Reduced S-nitrosylation of TGFβ1 elevates its binding affinity towards the receptor and promotes fibrogenic signaling in the breast.

Abstract

Transforming Growth Factor β (TGFβ) is a pleiotropic cytokine closely linked to tumors. Previously, we pharmacologically inhibited basal nitric oxide (NO) production in healthy mammary glands and found that this induced precancerous progression accompanied by upregulation of TGFβ and desmoplasia. In the present study, we tested whether NO directly S-nitrosylates (forms an NO-adduct at a cysteine residue) TGFβ for inhibition, whereas reduction of NO denitrosylates TGFβ for de-repression. We introduced mutations to three C-terminal cysteines of TGFβ1 which were predicted to be S-nitrosylated.

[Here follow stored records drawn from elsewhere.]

File: config.mk
export PLATFORM = sky130hd
export DESIGN_NAME = uart_rx
export DESIGN_NICKNAME = d
export VERILOG_FILES = /design/src/rtl/uart_pkg.sv /design/src/rtl/uart_rx_sync.sv /design/src/rtl/uart_rx.sv
export SDC_FILE = /design/constraint.sdc
export NUM_CORES = 1
export LEC_CHECK = 0
export CAP_MARGIN = 20
export CORE_MARGIN = 2
export CORE_UTILIZATION = 40
export DETAILED_ROUTE_END_ITERATION = 7
export PLACE_DENSITY_LB_ADDON = 0.2
export SETUP_SLACK_MARGIN = 0.2
export SYNTH_ARGS = -nofsm -noshare
export SYNTH_HDL_FRONTEND = slang
export SYNTH_SLANG_ARGS = --single-unit
File: constraint.sdc
create_clock -name clk -period 2.1 [get_ports clk]
set_input_delay 0.315 -clock clk [delete_from_list [all_inputs] [get_ports clk]]
set_output_delay 0.315 -clock clk [all_outputs]
set_load 0.005 [all_outputs]
File: src/rtl/uart_pkg.sv
// rtl/uart_pkg.sv - shared types and constants for the UART receive path
package uart_pkg;

   localparam int UART_DATA_BITS            = 8;
   localparam int UART_DEFAULT_CLKS_PER_BIT = 868;

   typedef enum logic [2:0] {
      IDLE   = 3'd0,
      START  = 3'd1,
      DATA   = 3'd2,
      PARITY = 3'd3,
      STOP   = 3'd4
   } uart_rx_state_e;

endpackage

File: src/rtl/uart_rx_sync.sv
// rtl/uart_rx_sync.sv - two-flop synchroniser for an asynchronous pin input
module uart_rx_sync #(
   parameter logic RESET_VAL = 1'b1
) (
   input  logic clk_i,
   input  logic reset_i,
   input  logic d_i,
   output logic q_o
);

   logic [1:0] sync_q;

   always_ff @(posedge clk_i) begin
      if (reset_i) begin
         sync_q <= {2{RESET_VAL}};
      end else begin
         sync_q <= {sync_q[0], d_i};
      end
   end

   assign q_o = sync_q[1];

endmodule

File: src/rtl/uart_rx.sv
// rtl/uart_rx.sv - 8N1 serial receiver with valid/ready byte output
// Define UART_RX_PARITY_EN for 8E1 frames with a parity_err pulse output.
module uart_rx
   import uart_pkg::*;
#(
   parameter int CLKS_PER_BIT = UART_DEFAULT_CLKS_PER_BIT
) (
   input  logic                      clk,
   input  logic                      reset,
   input  logic                      rxd,
   output logic [UART_DATA_BITS-1:0] dout,
   output logic                      valid,
   input  logic                      ready,
   output logic                      busy,
   output logic                      framing_err,
   output logic                      overrun
`ifdef UART_RX_PARITY_EN
   ,
   output logic                      parity_err
`endif
);

   localparam int               CNT_W    = $clog2(CLKS_PER_BIT);
   localparam logic [CNT_W-1:0] CNT_LAST = CNT_W'(CLKS_PER_BIT - 1);
   localparam logic [CNT_W-1:0] CNT_HALF = CNT_W'(CLKS_PER_BIT / 2 - 1);
   localparam logic [2:0]       IDX_LAST = 3'(UART_DATA_BITS - 1);

   logic                      rxs;
   uart_rx_state_e            state_q, state_d;
   logic [CNT_W-1:0]          cnt_q, cnt_d;
   logic [2:0]                idx_q, idx_d;
   logic [UART_DATA_BITS-1:0] shift_q, shift_d;
   logic [UART_DATA_BITS-1:0] dout_q, dout_d;
   logic                      armed_q, armed_d;
   logic                      valid_q, valid_d;
   logic                      ferr_q, ferr_d;
   logic                      ovr_q, ovr_d;
   logic                      par_bad_q, par_bad_d;
   logic                      perr_q, perr_d;
   logic                      cnt_last;
   logic                      done;

   uart_rx_sync #(
      .RESET_VAL (1'b1)
   ) u_sync (
      .clk_i   (clk),
      .reset_i (reset),
      .d_i     (rxd),
      .q_o     (rxs)
   );

   assign cnt_last = (cnt_q == CNT_LAST);

   always_comb begin
      state_d   = state_q;
      cnt_d     = cnt_q;
      idx_d     = idx_q;
      shift_d   = shift_q;
      dout_d    = dout_q;
      armed_d   = armed_q;
      valid_d   = valid_q;
      par_bad_d = par_bad_q;
      ferr_d    = 1'b0;
      ovr_d     = 1'b0;
      perr_d    = 1'b0;
      done      = 1'b0;

      case (state_q)
         IDLE: begin
            if (rxs) begin
               armed_d = 1'b1;
            end else if (armed_q) begin
               state_d   = START;
               cnt_d     = '0;
               idx_d     = '0;
               par_bad_d = 1'b0;
            end
         end
         START: begin
            // Re-check at mid start bit; a high line here was only a glitch.
            cnt_d = cnt_q + 1'b1;
            if (cnt_q == CNT_HALF) begin
               cnt_d   = '0;
               state_d = rxs ? IDLE : DATA;
            end
         end
         DATA: begin
            cnt_d = cnt_last ? '0 : cnt_q + 1'b1;
            if (cnt_last) begin
               shift_d = {rxs, shift_q[UART_DATA_BITS-1:1]};
               idx_d   = idx_q + 1'b1;
               if (idx_q == IDX_LAST) begin
`ifdef UART_RX_PARITY_EN
                  state_d = PARITY;
`else
                  state_d = STOP;
`endif
               end
            end
         end
`ifdef UART_RX_PARITY_EN
         PARITY: begin
            cnt_d = cnt_last ? '0 : cnt_q + 1'b1;
            if (cnt_last) begin
               par_bad_d = rxs ^ (^shift_q);
               state_d   = STOP;
            end
         end
`endif
         STOP: begin
            cnt_d = cnt_last ? '0 : cnt_q + 1'b1;
            if (cnt_last) begin
               state_d = IDLE;
               if (!rxs) begin
                  // Disarm so a break condition cannot look like a new start bit.
                  ferr_d  = 1'b1;
                  armed_d = 1'b0;
               end else if (par_bad_q) begin
                  perr_d = 1'b1;
               end else begin
                  done = 1'b1;
               end
            end
         end
         default: state_d = IDLE;
      endcase

      if (done) begin
         if (!valid_q || ready) begin
            dout_d  = shift_q;
            valid_d = 1'b1;
         end else begin
            ovr_d = 1'b1;
         end
      end else if (valid_q && ready) begin
         valid_d = 1'b0;
      end
   end

   always_ff @(posedge clk) begin
      if (reset) begin
         state_q   <= IDLE;
         cnt_q     <= '0;
         idx_q     <= '0;
         shift_q   <= '0;
         dout_q    <= '0;
         armed_q   <= 1'b0;
         valid_q   <= 1'b0;
         par_bad_q <= 1'b0;
         ferr_q    <= 1'b0;
         ovr_q     <= 1'b0;
         perr_q    <= 1'b0;
      end else begin
         state_q   <= state_d;
         cnt_q     <= cnt_d;
         idx_q     <= idx_d;
         shift_q   <= shift_d;
         dout_q    <= dout_d;
         armed_q   <= armed_d;
         valid_q   <= valid_d;
         par_bad_q <= par_bad_d;
         ferr_q    <= ferr_d;
         ovr_q     <= ovr_d;
         perr_q    <= perr_d;
      end
   end

   assign dout        = dout_q;
   assign valid       = valid_q;
   assign busy        = (state_q != IDLE);
   assign framing_err = ferr_q;
   assign overrun     = ovr_q;
`ifdef UART_RX_PARITY_EN
   assign parity_err  = perr_q;
`endif

endmodule
==> impl_results.md <==
- Outcome: finished, final reports clean
- Number of nets in the layout: 233
- Share of Yosys cell area claimed by the top area cell type: 41.3%
- Power density over the cells: between 500 and 600 mW/mm²
- Kind of path behind the tightest hold check: flop to flop
- Buffers on Ports: 15
- First-pass GRT wire length: ~6200 µm
- Clock Skews: approximately 0.010 ns
- Per-cell via count in the routed design: 5.15
- Placed wire-length estimate after detailed placement: 2490 µm
- Transition time at the pin with the least slew margin: 0.477 ns
- Placeable core region: 0.00438 mm²
- Routability congestion estimate from global placement: approximately 0.74
- Total nets after synthesis: around 210
- Ys flop type: sky130_fd_sc_hd__dfxtp_1
- Detailed-route DRC error count: 0
- Final Cycle Share: 86.0%
- Fraction of synthesis flops using an asynchronous set or reset pin: 0%
- Number of inserted diodes: 0
- Layout cell share with drive strength beyond 1: 19.6%
- Filler Cells Inserted: about 420
- Worst setup path category: flop to flop
- Maximum number of pins on one net before global-route repair: 20
- Final design instance area without fill: 0.00219 mm²
- Deepest level of the CTS H-tree: 2
- Y dimension of the die: 71.9 µm
- Netlist area before placement: between 0.0015 and 0.002 mm²
- Full die area: just over 0.005 mm²
- Number of endpoints failing setup at the final stage: 0
- Crit. End Element: flop
- TritonCTS clock tree: built
- Minimum hold slack: a little over 0.4 ns
- Final design utilization: about half
- Arrival time at the worst endpoint: about 2.0 ns
- Hold violation total from the final report: 0
- Setup TNS: 0 ns
- Max Fanout on Critical Path: 7
- Total power draw: roughly 1.3 mW
- Gate count after technology mapping: 201
- Routed WL: 3580 µm
- Placed inst area: about 0.0020 mm²
- Clock edge transition at the registers on the reported setup and hold paths: approximately 0.080 ns
- Post-route ant nets: 0
- Total leakage power: between 0.8 and 0.9 nW
- Num ports: 16
- CTS buffer count: 5
- Max-cap violation count: 0
- Worst-skew pair later-pin latency: around 0.29 ns
- DR vias: 1427
- Overflow after GRT: 0
- Clock Tree Root: sky130_fd_sc_hd__clkbuf_8
- Number of global-route vias before repair: between 1000 and 1500
- Total number of yosys warnings: 0
- DP Cell Count: about 270
- Number of antenna violations at the first check in global routing: 0
- Setup WS pre-CTS: a little over 0.2 ns
- Crit path launch type: flop
- Width of the chip: about 72 µm
- Highest clock frequency the design can meet: 0.554 GHz
- Number of flip-flops and latches in the synthesized netlist: 38
- Layout overhead on the synthesized area: 18.7%
- Starting Density: between 40 and 50%
- Maximum vdd ir drop: between 400 and 500 µV
- Max clock buf depth: 2
- Final Critical Period: between 1.5 and 2 ns
- Critical path required time: between 2 and 2.5 ns
- Setup ws final: around 0.29 ns
- 1st-iter DRT viols: about 100
- Clk sink count: 38
- Number of synthesized flops with an enable pin: 0
- Wire length per cell: about 13 µm
- Count of distinct cell types in the synthesized netlist: 43
- Number of standard-cell rows in the floorplan: 24
- Post-Synthesis Mean Instance Area: 9.17 µm²
- Number of standard cells in the final layout excluding fillers: 277
- Count of TritonRoute iterations in the first routing pass: 4
- Sequential cell area fraction in the yosys report: roughly 41%
- Worst max-slew margin expressed relative to the limit: between 60% and 70%
- Cell type with the largest total area after synthesis: sky130_fd_sc_hd__dfxtp_1
- Pins over their slew limit: 0
- Setup repair after global routing missed its margin: yes
- Area contributors post-synth: sky130_fd_sc_hd__dfxtp_1 41%, sky130_fd_sc_hd__mux2i_1 9.2%, sky130_fd_sc_hd__nor2_1 5.3%
- GRT Resource Usage Total: 15.3%
## area by class of cell
type / count / area, µm² / share of cell area, %
Clock buffer: 5 / 68.8 / 3.14
Clock inverter: 2 / 10.0 / 0.457
Inverter: 3 / 11.3 / 0.515
Multi-Input combinational cell: 148 / 1000 / 45.7
Sequential cell: 38 / 772 / 35.3
Tap cell: 52 / 65.1 / 2.97
Timing Repair Buffer: 29 / 262 / 11.9
## synthesized netlist by cell type (2+ instances only)
library cell / n
sky130_fd_sc_hd__dfxtp_1: 38
sky130_fd_sc_hd__nor2_1: 26
sky130_fd_sc_hd__nand2_1: 20
sky130_fd_sc_hd__mux2i_1: 17
sky130_fd_sc_hd__nand3_1: 14
sky130_fd_sc_hd__a31oi_1: 8
sky130_fd_sc_hd__a21oi_1: 6
sky130_fd_sc_hd__nand3b_1: 6
sky130_fd_sc_hd__buf_6: 5
sky130_fd_sc_hd__nor3_1: 5
sky130_fd_sc_hd__o21ai_0: 5
sky130_fd_sc_hd__ha_1: 4
sky130_fd_sc_hd__nand2b_1: 4
sky130_fd_sc_hd__and3_1: 3
sky130_fd_sc_hd__clkbuf_1: 3
sky130_fd_sc_hd__inv_1: 3
sky130_fd_sc_hd__or2_2: 3
sky130_fd_sc_hd__buf_2: 2
sky130_fd_sc_hd__nor3b_1: 2
sky130_fd_sc_hd__nor4_1: 2
sky130_fd_sc_hd__or3_1: 2
sky130_fd_sc_hd__or3b_1: 2
## cell families after synthesis
group | Yosys count | share of synthesized area, %
AND/OR/NAND/NOR | 100 | 30.8
flip-flops | 38 | 41.3
AO/OA/AOI/OAI | 26 | 9.50
multiplexers | 17 | 9.23
buffers and inverters | 15 | 5.97
adder cells (fa/ha/maj) | 4 | 2.72
XOR/XNOR | 1 | 0.475
## power breakdown
group / internal (mW) / switching [mW]
combinational: 0.0258 / 0.0319
clock: 0.223 / 0.256
sequential: 0.723 / 0.00724
total: 0.972 / 0.295
## path summary, 6_finish.rpt
check,depth (start not counted),from,endpoint,slack (ns)
worst min-delay path,1,u_sync.sync_q[0],u_sync.sync_q[1],0.42
worst min register to register,1,u_sync.sync_q[0],u_sync.sync_q[1],0.42
worst max-delay path,7,cnt_q[1],cnt_q[7],0.29
worst max register to register,7,cnt_q[1],cnt_q[7],0.29
## sequential cells by signal, indices dropped and copies added (netlist names)
name / count
state_q: 3
idx_q: 3
u_sync.sync_q: 2
overrun: 1
armed_q: 1
cnt_q: 10
shift_q: 8
valid: 1
dout: 8
framing_err: 1
## timing repair
| action | in CTS | in global routing |
|---|---|---|
| buffers inserted | 1 | 2 |
| endpoints found under the setup margin | 6 | 23 |
| pin swaps | 1 | 3 |
| gates resized for setup | 6 | 9 |
| hold buffers | 0 | 0 |
## per-layer routing
| layer | share of wire [%] | global-route usage (%) | up-vias |
|---|---|---|---|
| met4 | 1.2 | 5.03 | 0 |
| met1 | 52 | 21.9 | 644 |
| met5 | 0 | 0 | - |
| met2 | 44 | 22.3 | 21 |
| li1 | - | - | 756 |
| met3 | 3.3 | 4.22 | 6 |
## critical path, stage by stage, from the launching register on
cell,delay [ns]
sky130_fd_sc_hd__dfxtp_1,0.41
sky130_fd_sc_hd__inv_1,0.06
sky130_fd_sc_hd__ha_1,0.19
sky130_fd_sc_hd__nand3b_1,0.13
sky130_fd_sc_hd__o22ai_2,0.10
sky130_fd_sc_hd__a21oi_2,0.31
sky130_fd_sc_hd__or3b_1,0.38
sky130_fd_sc_hd__a31oi_1,0.16
## layout by cell type, fill, tap and decap left out, types with 3 or more instances in the layout
master	count
sky130_fd_sc_hd__mux2i_1	17
sky130_fd_sc_hd__o21ai_0	5
sky130_fd_sc_hd__clkbuf_8	5
sky130_fd_sc_hd__nor2_1	26
sky130_fd_sc_hd__nand2b_1	4
sky130_fd_sc_hd__a21oi_1	6
sky130_fd_sc_hd__nor3_1	3
sky130_fd_sc_hd__dfxtp_1	33
sky130_fd_sc_hd__or2_2	3
sky130_fd_sc_hd__clkdlybuf4s50_1	14
sky130_fd_sc_hd__ha_1	3
sky130_fd_sc_hd__and3_1	3
sky130_fd_sc_hd__nand2_1	20
sky130_fd_sc_hd__dfxtp_2	3
sky130_fd_sc_hd__buf_4	13
sky130_fd_sc_hd__nand3b_1	6
sky130_fd_sc_hd__a31oi_1	8
sky130_fd_sc_hd__nand3_1	14
Note: power is estimated with default switching activity, not from simulation.
==> variant 1, RTL diff (config.mk and constraints unchanged) <==
The option `UART_RX_PARITY_EN` is turned on by a define.
--- a/src/rtl/uart_rx.sv
+++ b/src/rtl/uart_rx.sv
@@ -1,5 +1,7 @@
 // rtl/uart_rx.sv - 8N1 serial receiver with valid/ready byte output
 // Define UART_RX_PARITY_EN for 8E1 frames with a parity_err pulse output.
+`define UART_RX_PARITY_EN
+
 module uart_rx
    import uart_pkg::*;
 #(
Check against the original RTL (old outputs only; new: parity_err): same outputs for any inputs over 10 cycles, from zero or initial values and one cycle with reset high; that may be too few to reach the edited logic, so the function may still have changed.
==> variant 1 against the unedited design <==
Die area is 0.82% higher; final area increased by 6.2%; non-clock buffer count grew 2; sequential cell count rose by 2; count of clock-buffer cells in the layout is 1 higher; synthesized area rose by 0.88%; routed wire length increased by 7.2%; total power increased by 7.6%; setup slack got worse by 0.0073 ns; largest cell class unchanged; largest power group unchanged.
==> variant 1: results (changes against the unedited design) <==
Outcome
  • Status: finished clean

CTS
  • CTS Root Cell: clkbuf_8
  • CTS clock-pin slew for the worst setup and hold paths: 0.08 ns (about the same)
  • H-tree Lvls: 2 (unchanged)

Place
  • Port Buf Inserts: 16 (+1)
  • Final Wtd Congestion: 0.777 (+4.6%)
  • Placed instance area: 2130 um^2 (+4.2%)
  • Post-DP HPWL: 2.56 mm (+2.9%)
  • Cells after DPL: 288 (+7.9%)

Global route
  • Largest net degree at the start of global routing: 16 (-20%)
  • Vias in the first global route: 1323 (+2.5%)
  • First-pass GRT wire length: 6.35 mm (+1.9%)
  • Total track usage: 15.7% (+0.36 points)

Synthesis
  • Syn avg cell area: 8.53 um^2 (-7.0%)
  • Cell variety after synth: 39 (-9.3%)
  • Net count after synthesis: 226 (+8.1%)
  • Commonest cells in the synthesized netlist: 42 x nand2_1, 40 x dfxtp_1, 23 x nor2_1
  • Register area share after synthesis: 43.1% (+1.8 points)

Setup path
  • CP max-delay cell: clkdlybuf4s50_1
  • Crit-path max FO: 9 (+2)
  • Family with the most delay on the worst path: buffers and inverters

Power
  • Pint: 1.05 mW (+8.2%)
  • Leak: 0.893 nW (+3.4%)
  • Worst ir drop on vdd: 0.000332 V (-17%)

Cells and area
  • Share of cells above drive strength 1: 17.7% (-1.9 points)
  • Max reg flops: 10 (unchanged)
  • Final Non-Filler Cells: 301 (+8.7%)
  • Net count, final: 256 (+9.9%)
  • Register with the most flip-flops: cnt_q

Routing
  • Routed len/inst: 12.7 um (-1.3%)
  • Vias per cell: 5.16 (about the same)
  • Drt initial violations: 117 (+13%)

STA
  • Clock Skew: 0.00325 ns (-0.00719 ns)
  • Worst Tran Pin Value: 0.496 ns (+0.0191 ns)
==> variant 1: cell count changes after synthesis, moves of 3 or more <==
cell      unedited run  this run
clkbuf_1             3         6
a21oi_1              6        19
mux2i_1             17         9
nand3_1             14         9
nand2_1             20        42
xnor2_1              0         4
nor2_1              26        23
nand3b_1             6         1
nor2b_1              0         4
buf_6                5         0
==> variant 1: stage by stage <==
stage | power (mW) | worst slack [ns]
global placement | 0.836 | 0.155
floorplan | 0.814 | 0.291
CTS | 1.38 | 0.177
global route | 1.42 | 0.200
finish | 1.36 | 0.287
detailed placement | 0.836 | 0.0892
==> variant 1: layer usage <==
layer	GRT usage, %	routed length [um]	share of wire [%]
met5	0	0	0
met4	6.29	69	1.8
met3	4.17	160	4.2
met2	22.6	1630	43
met1	22.3	1970	51
==> variant 1: what timing repair did <==
action	in CTS	in global routing
pin swaps	2	5
gates resized for setup	4	10
gates cloned	0	1
setup buffers	4	0
endpoints found under the setup margin	24	31
==> variant 1: path summary, 6_finish.rpt <==
| path | start | endpoint | slack (ns) | depth (start not counted) |
|---|---|---|---|---|
| worst max-delay path | state_q[1]$_SDFFE_PP0P_ | busy | 0.29 | 4 |
| worst min-delay path | u_sync.sync_q[0]$_SDFF_PP1_ | u_sync.sync_q[1]$_SDFF_PP1_ | 0.44 | 1 |
| worst max register to register | cnt_q[3]$_SDFFE_PP0P_ | dout[1]$_SDFFE_PP0P_ | 0.32 | 5 |
| worst min register to register | u_sync.sync_q[0]$_SDFF_PP1_ | u_sync.sync_q[1]$_SDFF_PP1_ | 0.44 | 1 |
==> variant 1: power groups by stage <==
| stage | clock network, mW | registers [mW] | logic [mW] |
|---|---|---|---|
| after floorplan | 0 | 0.783 | 0.0309 |
| after global placement | 0 | 0.785 | 0.0514 |
| after detailed placement | 0 | 0.785 | 0.0509 |
| after CTS | 0.565 | 0.767 | 0.0523 |
| after global routing | 0.591 | 0.767 | 0.0587 |
| final | 0.543 | 0.767 | 0.0533 |
==> variant 1: area by class of cell <==
type,instances,area (um^2)
Multi-Input combinational cell,167,1070
Fill cell,402,2090
Timing Repair Buffer,31,273
Clock inverter,2,15.0
Tap cell,52,65.1
Inverter,3,11.3
Sequential cell,40,808
Clock buffer,6,82.6
==> variant 1: cells by family (layout without fill, tap and decap cells) <==
kind of cell             after synthesis  after routing  synth area share, %
AND/OR/NAND/NOR                      107            107                 29.9
buffers and inverters                 12             42                 2.76
AO/OA/AOI/OAI                         38             39                 12.1
XOR/XNOR                               7              7                 4.04
adder cells (fa/ha/maj)                4              4                 2.69
multiplexers                          10             10                 5.45
flip-flops                            40             40                 43.1
==> variant 1: worst reg2reg max path: stages, from the launching register on <==
cell and delay, ns:
dfxtp_2 0.34, or3b_4 0.47, nor4_4 0.38, nand3_4 0.22, mux2i_1 0.21, nor2_1 0.06
==> variant 2, RTL diff (same flow settings) <==
Without the edit above. `shift_q` no longer has a reset.
--- a/src/rtl/uart_rx.sv
+++ b/src/rtl/uart_rx.sv
@@ -142,7 +142,6 @@
          state_q   <= IDLE;
          cnt_q     <= '0;
          idx_q     <= '0;
-         shift_q   <= '0;
          dout_q    <= '0;
          armed_q   <= 1'b0;
          valid_q   <= 1'b0;
@@ -154,7 +153,6 @@
          state_q   <= state_d;
          cnt_q     <= cnt_d;
          idx_q     <= idx_d;
-         shift_q   <= shift_d;
          dout_q    <= dout_d;
          armed_q   <= armed_d;
          valid_q   <= valid_d;
@@ -163,6 +161,10 @@
          ovr_q     <= ovr_d;
          perr_q    <= perr_d;
       end
+   end
+
+   always_ff @(posedge clk) begin
+      shift_q <= shift_d;
    end
 
    assign dout        = dout_q;
Behaviour: no difference found for any inputs over 10 cycles, from zero or initial values and one cycle with reset high; that may be too few to reach the edited logic, so the function may still have changed.
==> variant 2 against the unedited design <==
Routed wire length is 2.1% lower; total power is 1.7% higher; final cell count is 13% lower; sequential cell count stayed put; synthesized area is 7.3% lower; final area is 0.91% lower; setup slack worse by 0.038 ns; core utilization is 3.5 points higher; critical path type unchanged; largest cell class unchanged; largest power group unchanged.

We found that these mutations indeed impaired S-nitrosylation of TGFβ1 and shifted the binding affinity towards the receptor from the latent complex. Furthermore, in silico structural analyses predicted that these S-nitrosylation-defective mutations strengthen the dimerization of mature protein, whereas S-nitrosylation-mimetic mutations weaken the dimerization. Such differences in dimerization dynamics of TGFβ1 by denitrosylation/S-nitrosylation likely account for the shift of the binding affinities towards the receptor vs. latent complex. Our findings, for the first time, unravel a novel mode of TGFβ regulation based on S-nitrosylation or denitrosylation of the protein.